In this study, we implemented a sequence-based bioinformatics pipeline, as previously described by Ludin, Nilsson & Mäser (2011), to identify potential molecular mimicry between humans and 32 pathogenic species of importance in global health. In brief, we removed proteins that were likely homologous between pathogens and non-pathogenic model species (aka negative controls), and then identified short regions that exhibited higher similarity between pathogen(s) and humans than the negative controls. We compared the prediction of mimics in P. falciparum for the original pipeline and our interpretation. While we identified 85% more candidate 14mers in P. falciparum (544 to 1,014), these came from a comparable number of P. falciparum proteins (196 to 248; 25% more). It is important to note that the comparison is not just in the pipeline implementation, as there were changes in software versions (e.g., BLAST) and proteome release versions.
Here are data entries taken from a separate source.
Context: an optimization exercise on an open-source flow, tuned for small area, a short achievable clock period and few clock cycles. The choices shown serve that exercise and are no tape-out recipe. In this exercise RTL edits were held to simulation tests only and were not proved equivalent to the original.

`design/flow/design.v`:
```
module duck_alu (
    input  wire [5:0]  opcode,
    input  wire [32:0] in1,       
    input  wire [32:0] in2,       
    output reg  [31:0] result,
    output reg  [3:0]  flag       
);
    localparam OP_HALT = 6'd0, OP_LOAD = 6'd1, OP_STORE = 6'd2, OP_ADD = 6'd3,
               OP_SUB  = 6'd5, OP_MUL  = 6'd6;
    wire signed [33:0] sum  = $signed({in1[32], in1}) + $signed({in2[32], in2});
    wire signed [33:0] diff = $signed({in1[32], in1}) - $signed({in2[32], in2});
    wire signed [65:0] prod = $signed(in1) * $signed(in2);
    wire sum_ok  = (sum[33:31]  == 3'b000) || (sum[33:31]  == 3'b111);
    wire diff_ok = (diff[33:31] == 3'b000) || (diff[33:31] == 3'b111);
    wire prod_ok = (prod[65:31] == {35{1'b0}}) || (prod[65:31] == {35{1'b1}});
    reg        ok;
    reg [31:0] r;
    always @(*) begin
        ok = 1'b1;
        r  = 32'd0;
        case (opcode)
            OP_ADD, OP_LOAD, OP_STORE: begin r = sum[31:0];  ok = sum_ok;  end
            OP_SUB:                    begin r = diff[31:0]; ok = diff_ok; end
            OP_MUL:                    begin r = prod[31:0]; ok = prod_ok; end
            OP_HALT:                   begin r = 32'd0;      ok = 1'b1;    end
            default:                   begin r = 32'd0;      ok = 1'b0;    end
        endcase
        if (!ok) begin
            result = 32'd0;
            flag   = 4'b1000;
        end else begin
            result = r;
            if (r[31])             flag = 4'b0001;
            else if (r == 32'd0)   flag = 4'b0010;
            else                   flag = 4'b0100;
        end
    end
endmodule
module duck_div (
    input  wire        clk,
    input  wire        rst,
    input  wire        start,
    input  wire [32:0] in1,
    input  wire [32:0] in2,
    output reg         done,
    output reg  [31:0] result,
    output reg  [3:0]  flag
);
    reg        busy;
    reg  [5:0] count;
    reg [31:0] quo;       
    reg [33:0] rem;
    reg [32:0] dvs;       
    reg        neg;
    wire [32:0] a_abs = in1[32] ? (~in1 + 33'd1) : in1;
    wire [32:0] b_abs = in2[32] ? (~in2 + 33'd1) : in2;
    wire [33:0] rem_sh = {rem[32:0], quo[31]};
    wire [34:0] trial  = {1'b0, rem_sh} - {2'b00, dvs};
    wire        fits   = ~trial[34];
    wire [31:0] q_final = neg ? (~quo + 32'd1) : quo;
    wire        q_ovf   = ~neg & quo[31];
    always @(posedge clk) begin
        if (rst) begin
            busy   <= 1'b0;
            done   <= 1'b0;
            count  <= 6'd0;
            quo    <= 32'd0;
            rem    <= 34'd0;
            dvs    <= 33'd0;
            neg    <= 1'b0;
            result <= 32'd0;
            flag   <= 4'b0000;
        end else begin
            done <= 1'b0;
            if (start) begin
                if (in2 == 33'd0) begin
                    done   <= 1'b1;
                    result <= 32'd0;
                    flag   <= 4'b1000;
                end else begin
                    busy  <= 1'b1;
                    count <= 6'd32;
                    quo   <= a_abs[31:0];
                    rem   <= 34'd0;
                    dvs   <= b_abs;
                    neg   <= in1[32] ^ in2[32];
                end
            end else if (busy) begin
                if (count != 6'd0) begin
                    count <= count - 6'd1;
                    rem   <= fits ? trial[33:0] : rem_sh;
                    quo   <= {quo[30:0], fits};
                end else begin
                    busy <= 1'b0;
                    done <= 1'b1;
                    if (q_ovf) begin
                        result <= 32'd0;
                        flag   <= 4'b1000;
                    end else begin
                        result <= q_final;
                        if (q_final[31])           flag <= 4'b0001;
                        else if (q_final == 32'd0) flag <= 4'b0010;
                        else                       flag <= 4'b0100;
                    end
                end
            end
        end
    end
endmodule
module duck_core (
    input  wire        clk,
    input  wire        rst,           
    input  wire        start,         
    input  wire [31:0] start_addr,
    output reg         mem_en,
    output reg         mem_we,
    output reg  [9:0]  mem_addr,
    output reg  [31:0] mem_wdata,
    input  wire [31:0] mem_rdata,
    output reg         trace_valid,
    output reg  [31:0] trace_pc,
    output reg  [31:0] trace_word,
    output wire [1:0]  state,         
    output wire [3:0]  cond,
    output reg  [2:0]  fault_cause,
    output reg  [31:0] fault_addr,
    output reg  [31:0] fault_word,
    input  wire [3:0]  dbg_raddr,
    output wire [31:0] dbg_rdata
);
    localparam OP_HALT = 6'd0, OP_LOAD = 6'd1, OP_STORE = 6'd2, OP_ADD = 6'd3,
               OP_SUB  = 6'd5, OP_MUL  = 6'd6, OP_DIV   = 6'd7;
    localparam S_FETCH = 3'd0, S_DECODE = 3'd1, S_EXEC = 3'd2, S_DIV = 3'd3,
               S_MEM   = 3'd4, S_LWB    = 3'd5, S_HALTED = 3'd6, S_FAULTED = 3'd7;
    localparam F_NONE = 3'd0, F_DECODE = 3'd1, F_FETCH = 3'd2, F_LOAD = 3'd3,
               F_STORE = 3'd4;
    reg  [2:0]  st;
    reg  [31:0] pc;
    reg  [31:0] regs [1:14];
    reg  [3:0]  cond_q;
    reg  [31:0] ir;
    reg  [31:0] res_q;
    function [31:0] rf_read;
        input [3:0] idx;
        begin
            if (idx == 4'd0)       rf_read = 32'd0;
            else if (idx == 4'd15) rf_read = pc;
            else                   rf_read = regs[idx];
        end
    endfunction
    wire [5:0] ir_op   = ir[31:26];
    wire [3:0] ir_rt   = ir[21:18];
    wire [3:0] ir_rs1  = ir[17:14];
    wire [3:0] ir_rs2  = ir[13:10];
    wire [9:0] ir_off  = ir[9:0];
    wire [5:0] fw_op   = mem_rdata[31:26];
    wire [3:0] fw_pred = mem_rdata[25:22];
    wire       fw_legal = (fw_op <= 6'd3) || (fw_op == OP_SUB) ||
                          (fw_op == OP_MUL) || (fw_op == OP_DIV);
    wire addr_ok_pc  = (pc[31:10] == 22'd0);
    wire addr_ok_res = (res_q[31:10] == 22'd0);
    wire [31:0] src1 = rf_read(ir_rs1);
    wire [31:0] src2 = rf_read(ir_rs2);
    wire [32:0] op1  = {src1[31], src1};
    wire [32:0] op2  = {src2[31], src2} + {{23{ir_off[9]}}, ir_off};
    wire [31:0] alu_result;
    wire [3:0]  alu_flag;
    duck_alu u_alu (
        .opcode (ir_op),
        .in1    (op1),
        .in2    (op2),
        .result (alu_result),
        .flag   (alu_flag)
    );
    wire        div_start = (st == S_EXEC) && (ir_op == OP_DIV);
    wire        div_done;
    wire [31:0] div_result;
    wire [3:0]  div_flag;
    duck_div u_div (
        .clk    (clk),
        .rst    (rst),
        .start  (div_start),
        .in1    (op1),
        .in2    (op2),
        .done   (div_done),
        .result (div_result),
        .flag   (div_flag)
    );
    wire        wb_now  = ((st == S_EXEC) && (ir_op != OP_DIV)) ||
                          ((st == S_DIV) && div_done);
    wire [31:0] wb_res  = (st == S_DIV) ? div_result : alu_result;
    wire [3:0]  wb_flag = (st == S_DIV) ? div_flag   : alu_flag;
    assign state     = (st == S_HALTED)  ? 2'd1 :
                       (st == S_FAULTED) ? 2'd2 : 2'd0;
    assign cond      = cond_q;
    assign dbg_rdata = rf_read(dbg_raddr);
    always @(*) begin
        mem_en      = 1'b0;
        mem_we      = 1'b0;
        mem_addr    = 10'd0;
        mem_wdata   = 32'd0;
        trace_valid = 1'b0;
        trace_pc    = 32'd0;
        trace_word  = 32'd0;
        case (st)
            S_FETCH: begin
                if (addr_ok_pc) begin
                    mem_en   = 1'b1;
                    mem_addr = pc[9:0];
                end
            end
            S_DECODE: begin
                if (fw_legal) begin
                    trace_valid = 1'b1;
                    trace_pc    = pc;
                    trace_word  = mem_rdata;
                end
            end
            S_MEM: begin
                if (addr_ok_res) begin
                    mem_en    = 1'b1;
                    mem_we    = (ir_op == OP_STORE);
                    mem_addr  = res_q[9:0];
                    mem_wdata = rf_read(ir_rt);
                end
            end
            default: ;
        endcase
    end
    integer i;
    always @(posedge clk) begin
        if (rst) begin
            st          <= S_FETCH;
            pc          <= 32'd0;
            cond_q      <= 4'b1111;
            ir          <= 32'd0;
            res_q       <= 32'd0;
            fault_cause <= F_NONE;
            fault_addr  <= 32'd0;
            fault_word  <= 32'd0;
            for (i = 1; i <= 14; i = i + 1)
                regs[i] <= 32'd0;
        end else begin
            case (st)
                S_FETCH: begin
                    if (addr_ok_pc) begin
                        st <= S_DECODE;
                    end else begin
                        st          <= S_FAULTED;
                        fault_cause <= F_FETCH;
                        fault_addr  <= pc;
                        fault_word  <= 32'd0;
                    end
                end
                S_DECODE: begin
                    ir <= mem_rdata;
                    if (!fw_legal) begin
                        st          <= S_FAULTED;
                        fault_cause <= F_DECODE;
                        fault_addr  <= pc;
                        fault_word  <= mem_rdata;
                    end else if ((cond_q & fw_pred) == 4'd0) begin
                        pc <= pc + 32'd1;
                        st <= S_FETCH;
                    end else begin
                        st <= S_EXEC;
                    end
                end
                S_EXEC: begin
                    if (ir_op == OP_DIV)
                        st <= S_DIV;
                end
                S_DIV: ;
                S_MEM: begin
                    if (!addr_ok_res) begin
                        st          <= S_FAULTED;
                        fault_cause <= (ir_op == OP_STORE) ? F_STORE : F_LOAD;
                        fault_addr  <= res_q;
                        fault_word  <= 32'd0;
                    end else if (ir_op == OP_LOAD) begin
                        st <= S_LWB;
                    end else begin
                        st <= S_FETCH;
                    end
                end
                S_LWB: begin
                    if (ir_rt == 4'd15)
                        pc <= mem_rdata;
                    else if (ir_rt != 4'd0)
                        regs[ir_rt] <= mem_rdata;
                    st <= S_FETCH;
                end
                S_HALTED: begin
                    if (start) begin
                        pc <= start_addr;
                        st <= S_FETCH;
                    end
                end
                S_FAULTED: ;
                default: st <= S_FAULTED;
            endcase
            if (wb_now) begin
                res_q  <= wb_res;
                cond_q <= wb_flag;
                if (ir_rt == 4'd15)
                    pc <= wb_res + 32'd1;
                else begin
                    pc <= pc + 32'd1;
                    if (ir_rt != 4'd0)
                        regs[ir_rt] <= wb_res;
                end
                case (ir_op)
                    OP_LOAD, OP_STORE: st <= S_MEM;
                    OP_HALT:           st <= S_HALTED;
                    default:           st <= S_FETCH;
                endcase
            end
        end
    end
endmodule
```
`design/flow/config.mk`:
```
export PLATFORM = sky130hd
export DESIGN_NAME = duck_core
export DESIGN_NICKNAME = duck_core
export VERILOG_FILES = /design/flow/design.v
export SDC_FILE = /design/flow/constraint.sdc
export NUM_CORES = 4
export LEC_CHECK = 0
export CAP_MARGIN = 20
export CORE_MARGIN = 2
export CORE_UTILIZATION = 40
export PLACE_DENSITY = 0.6
export SLEW_MARGIN = 20
```
`design/flow/constraint.sdc`:
```
create_clock -name core_clock -period 22.0 [get_ports {clk}]
set_input_delay 4.4000 -clock core_clock [delete_from_list [all_inputs] [get_ports {clk}]]
set_output_delay 4.4000 -clock core_clock [all_outputs]
set_load 0.01 [all_outputs]
```
`design/flow/run.sh`:
```
#!/bin/bash
# synth_recipe.tcl (not shown) runs the flow's synth.tcl, then flattens the netlist and writes it again
# the make line also repeats each setting of config.mk as NAME=value (left out here)
make -C /OpenROAD-flow-scripts/flow DESIGN_CONFIG=/design/flow/config.mk WORK_HOME=/design/flow/orfs CLKGATE_MAP_FILE= SYNTH_SCRIPT=/design/flow/synth_recipe.tcl finish
```
==> impl_results.md <==
* Status: finished clean
* Initial Util at 0.4014
* Hpwl dp at 286.6 mm
* Synth Register Bits at between 800 and 900
* Post-route ant nets at 0
* Syn-to-layout area delta at 10.75%
* DIE AREA at roughly 240000 µm²
* Max H-tree Level at 3
* Mapped Area at 95190 µm²
* TritonCTS clock tree: done
* Global-route usage over all layers at 0.3254
* Worst stage delay on the critical path at 1120 ps
* Fillers at approximately 22k
* Most common cell after layout, fill and taps aside: nor2_1
* Layout cell share with drive strength beyond 1 at 0.1214
* Hold slack final at 451.1 ps
* Drt via density at slightly above 6
* Core Rows at 179
* NumNets Final at between 10k and 15k
* WP data required at 22580 ps
* Wire per inst at 30.49 µm
* Vias in the first global route at about 83k
* Hold Path End: fault_word[23]
* DRC Markers at 0
* CTS Root Cell: clkbuf_16
* Setup crit end kind: register
* Final min period at around 20000 ps
* Critical path fanouts, max at 52
* RR Endpoint: pc[26]
* R2r setup slk at 2460 ps
* DR iter-0 viols at approximately 10k
* Final wirelength at 397.3 mm
* IO Pins at 285
* Post-CTS Setup Bufs at 0
* Tcrit/Tclk final at 0.8880
* R2R depth at 55
* Final slew viol count at 0
* Clock insertion delay at the later pin of the skew report at 780 ps
* Yosys cell types at 98
* Max_cap viols at 0
* RSZ-0062 raised after global routing: false
* Most frequent cells in the layout: 1315 x nor2_1, 1263 x nand2_1, 1115 x fa_1
* Synthesized area per cell at 9.720 µm²
* CTS Sinks at 832
* Slew HR at 0.2363
* Die width at roughly 490 µm
* CORE AREA at 237200 µm²
* Clk pin slew, worst setup/hold paths at 60 ps
* Post-synthesis sequential area ratio at 0.2288
* First-pass GRT wire length at between 500 and 600 mm
* Maximum clock rate at 51.19 MHz
* Worst hold path type: register to register
* Synth warn at 3
* Startpoint Class: register
* Hold Startpoint: fault_word[23]
* Final setup violation count at 0
* CTS buffer count at 96
* Placer Congestion at 1.010
* Hold_buf cts at 0
* Initial DRT Pass Iterations at 8
* Cell mode on critical path: fa_1
* Cell taking the most area after synthesis: fa_1
* Largest net degree at the start of global routing at 172
* Initial antenna violation count at 16
* Clk_skew at 91.24 ps
* PortBufs at 281
* Worst-Margin Slew at 1137 ps
* Crit path DAT at between 20000 and 25000 ps
* Crit Path Category: register to register
* Post-synth top flop: edfxtp_1
* Die Span Y at 491.8 µm
* Ys async rst share at 0
* Highest-delay cell along the critical path: fa_1
* Clock Tree Buf Depth at 3
* Yosys top cell area share at 0.2347
* Cts repair resizes at 0
* Routed vias at 81.10k
* Setup TNS at 0 ps
* Mapped Cells at roughly 10k
* Fin. Hold Viols at 0
* Min-Delay Path Depth at 2
* Number of enable flip-flop cells after synthesis at a little over 500
* Global route overflow at 0
* Top cells by area, synth: fa_1 23%, edfxtp_1 16%, mux4_2 14%
[sequential cells by signal, indices dropped and copies added, names as in the netlist, 32 cells and up, named ones only]
name,flops
regs,512
fault_addr,32
pc,32
fault_word,32
u_div.quo,32
u_div.dvs,33
u_div.rem,33
res_q,32
[worst max-delay path: cells and delay by family (launching register included)]
kind / cells / cell delay [ps]
adders and majority gates: 12 / 5930
AOI/OAI and AO/OA: 17 / 5150
and+or+nand+nor: 12 / 3470
buffers and inverters: 9 / 2790
DFF: 1 / 920
muxes: 4 / 910
xor gates and xnor gates: 1 / 150
[how the worst max path moves through the flow]
stage | endpoint | cells after the start | startpoint
3_3_place_gp | pc[26] | 53 | register
5_1_grt | pc[26] | 55 | register
3_5_place_dp | pc[26] | 55 | register
2_1_floorplan | pc[26] | 55 | register
6_report | pc[26] | 55 | register
4_1_cts | pc[26] | 55 | register
[cell usage after synthesis (48+ instances only)]
cell type and count:
a21o_1 76, nor4_1 48, clkbuf_1 595, fa_1 1116, a21oi_1 498, and2_1 126, inv_1 1078, dfxtp_1 320
nand2_1 1290, buf_1 98, o211ai_1 56, xnor2_1 149, ha_1 324, nand3_1 121, nor3_1 75, o21ai_0 252
mux2i_1 77, xor2_1 93, a211oi_1 82, nor2_1 1323, mux4_2 584, edfxtp_1 512
[metal layers]
metal | vias up | global-route usage | routed length [µm]
met5 | - | 0 | 175
met4 | 18 | 0.2060 | 30160
met3 | 1356 | 0.07835 | 45230
met2 | 5381 | 0.5094 | 179700
met1 | 41041 | 0.4044 | 142000
li1 | 33307 | - | -
[layout make-up]
cell class	instances	area (µm²)	area share
inverters	1088	4084	0.03874
flip-flops and latches	832	21810	0.2069
diodes	2	5.005	0.00004747
repair buffers	552	4881	0.04630
clock inverters	53	659.4	0.006255
multi-input cells	7212	67380	0.6391
well taps	3167	3963	0.03759
clock buffers	127	2640	0.02504
[per-stage QoR]
step / setup slack, ps / std cells / utilization / area (µm²)
6_report: 2465 / 13033 / 0.4445 / 105400
5_1_grt: 1323 / 13031 / 0.4445 / 105400
4_1_cts: 2579 / 13030 / 0.4444 / 105400
3_5_place_dp: 2662 / 12850 / 0.4305 / 102100
3_3_place_gp: 3104 / 12849 / 0.4305 / 102100
2_1_floorplan: 5789 / 9859 / - / 95440
[kinds of logic (layout without fill, tap and decap cells)]
family / after synthesis / after routing / synth area share
AND/OR/NAND/NOR: 3268 / 3268 / 0.1450
buffers and inverters: 1815 / 1820 / 0.07299
AO/OA/AOI/OAI: 1505 / 1505 / 0.1039
adder cells (fa/ha/maj): 1440 / 1440 / 0.2773
flip-flops: 832 / 832 / 0.2288
multiplexers: 690 / 690 / 0.1497
XOR/XNOR: 242 / 242 / 0.02227
other: 1 / 69 / 0.00003939
Testbench counts, summed over its fixed seeds: cycles 320,588.

==> re-timing with driven ports <==
The flow's constraints put no driver on any port. The routed layout listed below was extracted and timed again, unchanged, in two steps. Step 1 (the two cells are an assumption about what drives the block):
set clk [get_ports {clk}]
set_driving_cell -lib_cell sky130_fd_sc_hd__clkbuf_16 $clk
set_driving_cell -lib_cell sky130_fd_sc_hd__buf_2 [delete_from_list [all_inputs] $clk]
Step 2 also shifts input and output timing later by t, the mid clock arrival at the registers, as if the neighbouring blocks saw the same clock. a / b / c = no drivers / after step 1 / after step 2; a / b = the first two.
shift t [ns]: 0.829
setup WS [ns]: 2.465 / 2.465 / 2.465
worst slew at a driven data input, ns: 0.08
After both steps this run still meets setup and hold. The setup slack of this run moves by 0.000 ns with the drivers and by 0.000 ns with both steps.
Further, certain algorithm parameters (e.g., word-size, amino acid substitution matrix) were not in the original pipeline description.

Shared sequences between pathogens and host

Across the 32 pathogenic species, we observed considerable variation in the number of potential mimics: between two and 4,093 14-mers from between one and 850 parasite proteins (Fig. 4). Notably, we found that most pathogenic bacteria had fewer 14-mer mimic candidates, even controlling for their smaller proteomes; the exceptions were Mycobacterium tuberculosis and Mycobacterium ulcerans. In comparison, helminths typically had fewer 14-mer mimic candidates compared to pathogenic protozoans and fungi. To identify unique protein regions that could potentially act as mimics, we merged overlapping 14-mer sequences into mimicking pathogen regions (MPRs) and mimicked host regions (MHRs). Across the 32 pathogenic species, we identified a range of one to 1,368 MPRs and one to 1,006 MHRs (Fig. 5, blue).

Number of 14-mers with a hit to a human protein for each species coloured by group and number of identical amino acid residues.

Figure 4: Number of 14-mers with a hit to a human protein for each species coloured by group and number of identical amino acid residues.

Number of paired pathogen-host regions before (blue) and after (red) QSASA filtering, coloured by alignment percent identity.

Figure 5: Number of paired pathogen-host regions before (blue) and after (red) QSASA filtering, coloured by alignment percent identity.

Considering that host-pathogen interactions are likely mediated by motifs located on accessible surfaces rather than buried within the tertiary structure, we wanted to assess the solvent accessibility of the MHRs and MPRs to prioritize these regions for subsequent analysis. We compared the solvent accessibility of the candidate mimicry regions with randomly selected sequences from two baseline sets: (i) the complete proteome of each pathogen or host species, and (ii) peptides that had a high scoring pair (HSP) between pathogen and host protein. We found that that the candidate mimicry regions were enriched for solvent-accessible regions compared to both baseline sets for the host and 31 out of the 32 pathogens, with M. tuberculosis being the exception (Figs. 6, S1 and S2). For further analysis, we selected MHRs and MPRs with a mean QSASA > 0.75, which excluded all sequences for four bacterial species (Fig. 5, red).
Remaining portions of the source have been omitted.